DAS WORT AUS DEUTSCHLAND: Zwei Tage Leere. Was nur tun? Geh doch mal wieder ins Kino, hatte jemand gesagt

War das nicht herrlich gestern Abend? Fußball! Selbst Fehlpässe haben wir bejubelt, jede noch so freudehemmende Rückgabe, und alle deutschliche Grobmototorik auch bei portugiesischen und niederländischen Artisten souverän hingenommen. Endlich war wieder EM.

Leicht waren die beiden Tage davor nicht, wahrlich nicht. Wir hatten lange vorher gewusst, beim Auswendiglernen des Spielplans, dass das große Nichts kommen würden. Die Lähmung. Aber man bereitet sich nie vor. 16 Abende am Stück waren weggeguckt, dazu alle geschätzten 377,5 Stunden Vor- und Nachberichte mit unseren Lieblingen Waldi, Bodi, Kerni, Simoni, Rethyi. Und dann zwei Tage kein Ruud, kein Rudi sowieso, nicht mal ein Tommy-Rowdy. Und auch kein wundervoller Beckham, nach dessen Elfmetertritt bis heim ins Königreich (Motto: „Football’s coming home“) uns Uli Hoenessens Belgrad-Experiment von 1976 im Nachhinein als Flachschuss erscheint, der fast noch druntergegangen wäre.

Zwei Tage Leere. Was nur tun? Geh doch mal wieder ins Kino, hatte jemand gesagt. Kino? – was war das noch mal? So was wie Großbild-EM, aber mit künstlichen Filmen statt echtem Fußball. Oder Oper, ein schmachtvoller Verdi vielleicht! Ach, hatten wir doch bei den italienischen Momenten im Regen von Guimaraes. Apropos Wasser: Deine Pflanzen könnten mal wieder gegossen werden, mahnt wer! Dieses Stroh hieß mal Blumen? Wie wär’s mit selbst sporteln? Quatsch, das ist gegen das Uefa-Reglement, wir sind doch ausgeschieden. Mal wieder die Sozialkontakte intensivieren! Wieso?, die Fußballkumpels hab ich doch jeden Tag gesehen. Nein, andere Leute! Welche anderen?

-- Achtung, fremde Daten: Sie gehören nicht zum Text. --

## config.mk

```make
export PLATFORM = sky130hd
export DESIGN_NAME = svtmc_timing
export DESIGN_NICKNAME = d
export VERILOG_FILES = /design/src/svtmc_pkg.sv /design/src/svtmc_timing.sv
export VERILOG_INCLUDE_DIRS = /design/src
export SDC_FILE = /design/constraint.sdc
export NUM_CORES = 1
export LEC_CHECK = 0
export ABC_AREA = 1
export BUFFER_PORTS_ARGS = -buffer_cell sky130_fd_sc_hd__buf_2
export CAP_MARGIN = 20
export CORE_ASPECT_RATIO = 1.75
export CORE_MARGIN = 1.5
export CORE_UTILIZATION = 64
export DETAILED_ROUTE_END_ITERATION = 10
export PLACE_DENSITY = 0.86
export SYNTH_ARGS = -nofsm -noshare
export SYNTH_HDL_FRONTEND = slang
export SYNTH_SLANG_ARGS = --single-unit
```

## constraint.sdc

```tcl
create_clock -name core_clk -period 8.86 [get_ports core_clk]
set_clock_uncertainty 0.05 [all_clocks]
set_input_delay 0.443 -clock core_clk [delete_from_list [all_inputs] [get_ports core_clk]]
set_output_delay 0.443 -clock core_clk [all_outputs]
set_load 0.005 [all_outputs]
```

Das TV-Methadon war mäßig. Auf Sat1 lief Montag der Krimi SK Kölsch – wo es sicher darum ging, dass unser Poldi-Prinz beim FC-Trainingsbeginn gleich mitmachen wollte als Vorbereitung für die WM 2006, aber Trainer Huub Stevens (Holländer!) ihn in Zwangsurlaub geschickt hat. 3Sat reportierte aus Albanien – weltfremder Unsinn, die waren doch gar nicht dabei. Der HR brachte „Herrchen gesucht“ – ein verwegener Titel für die Völler-Nachfolge. Arte dokumentierte „Die sanften Hände“. Wohl die von Ricardo, dem barhändigen Portugiesen? Das ZDF wiederholte immerhin das Schweden-Viertelfinale unter dem Titel „Mord in der Mittsommernacht“. Eine Reportage über den Ballkahn-Krieg wäre ok gewesen – man will ja politisch auf dem Laufenden bleiben. Was macht eigentlich unser Bundeskanzler, der Herr Kohl?

Freund Oliver hatte zwischendurch kurz die Rollos hochgezogen („Gibt es noch Wetter?“), seine Familie fürsorglicherweise in der Abstellkammer besucht, die halbe Tonne Altglas weggebracht und allein mit den Pizzakartons der Hinrunde den heimischen Altpapiercontainer verstopft. Dienstag hätte ich „Sex and the City“ gucken können. City, weiß ich doch, heißt Stadt – wie bei Manchester City (wo Hollands Paul Bosveld wirkt). Aber was war noch mal das andere?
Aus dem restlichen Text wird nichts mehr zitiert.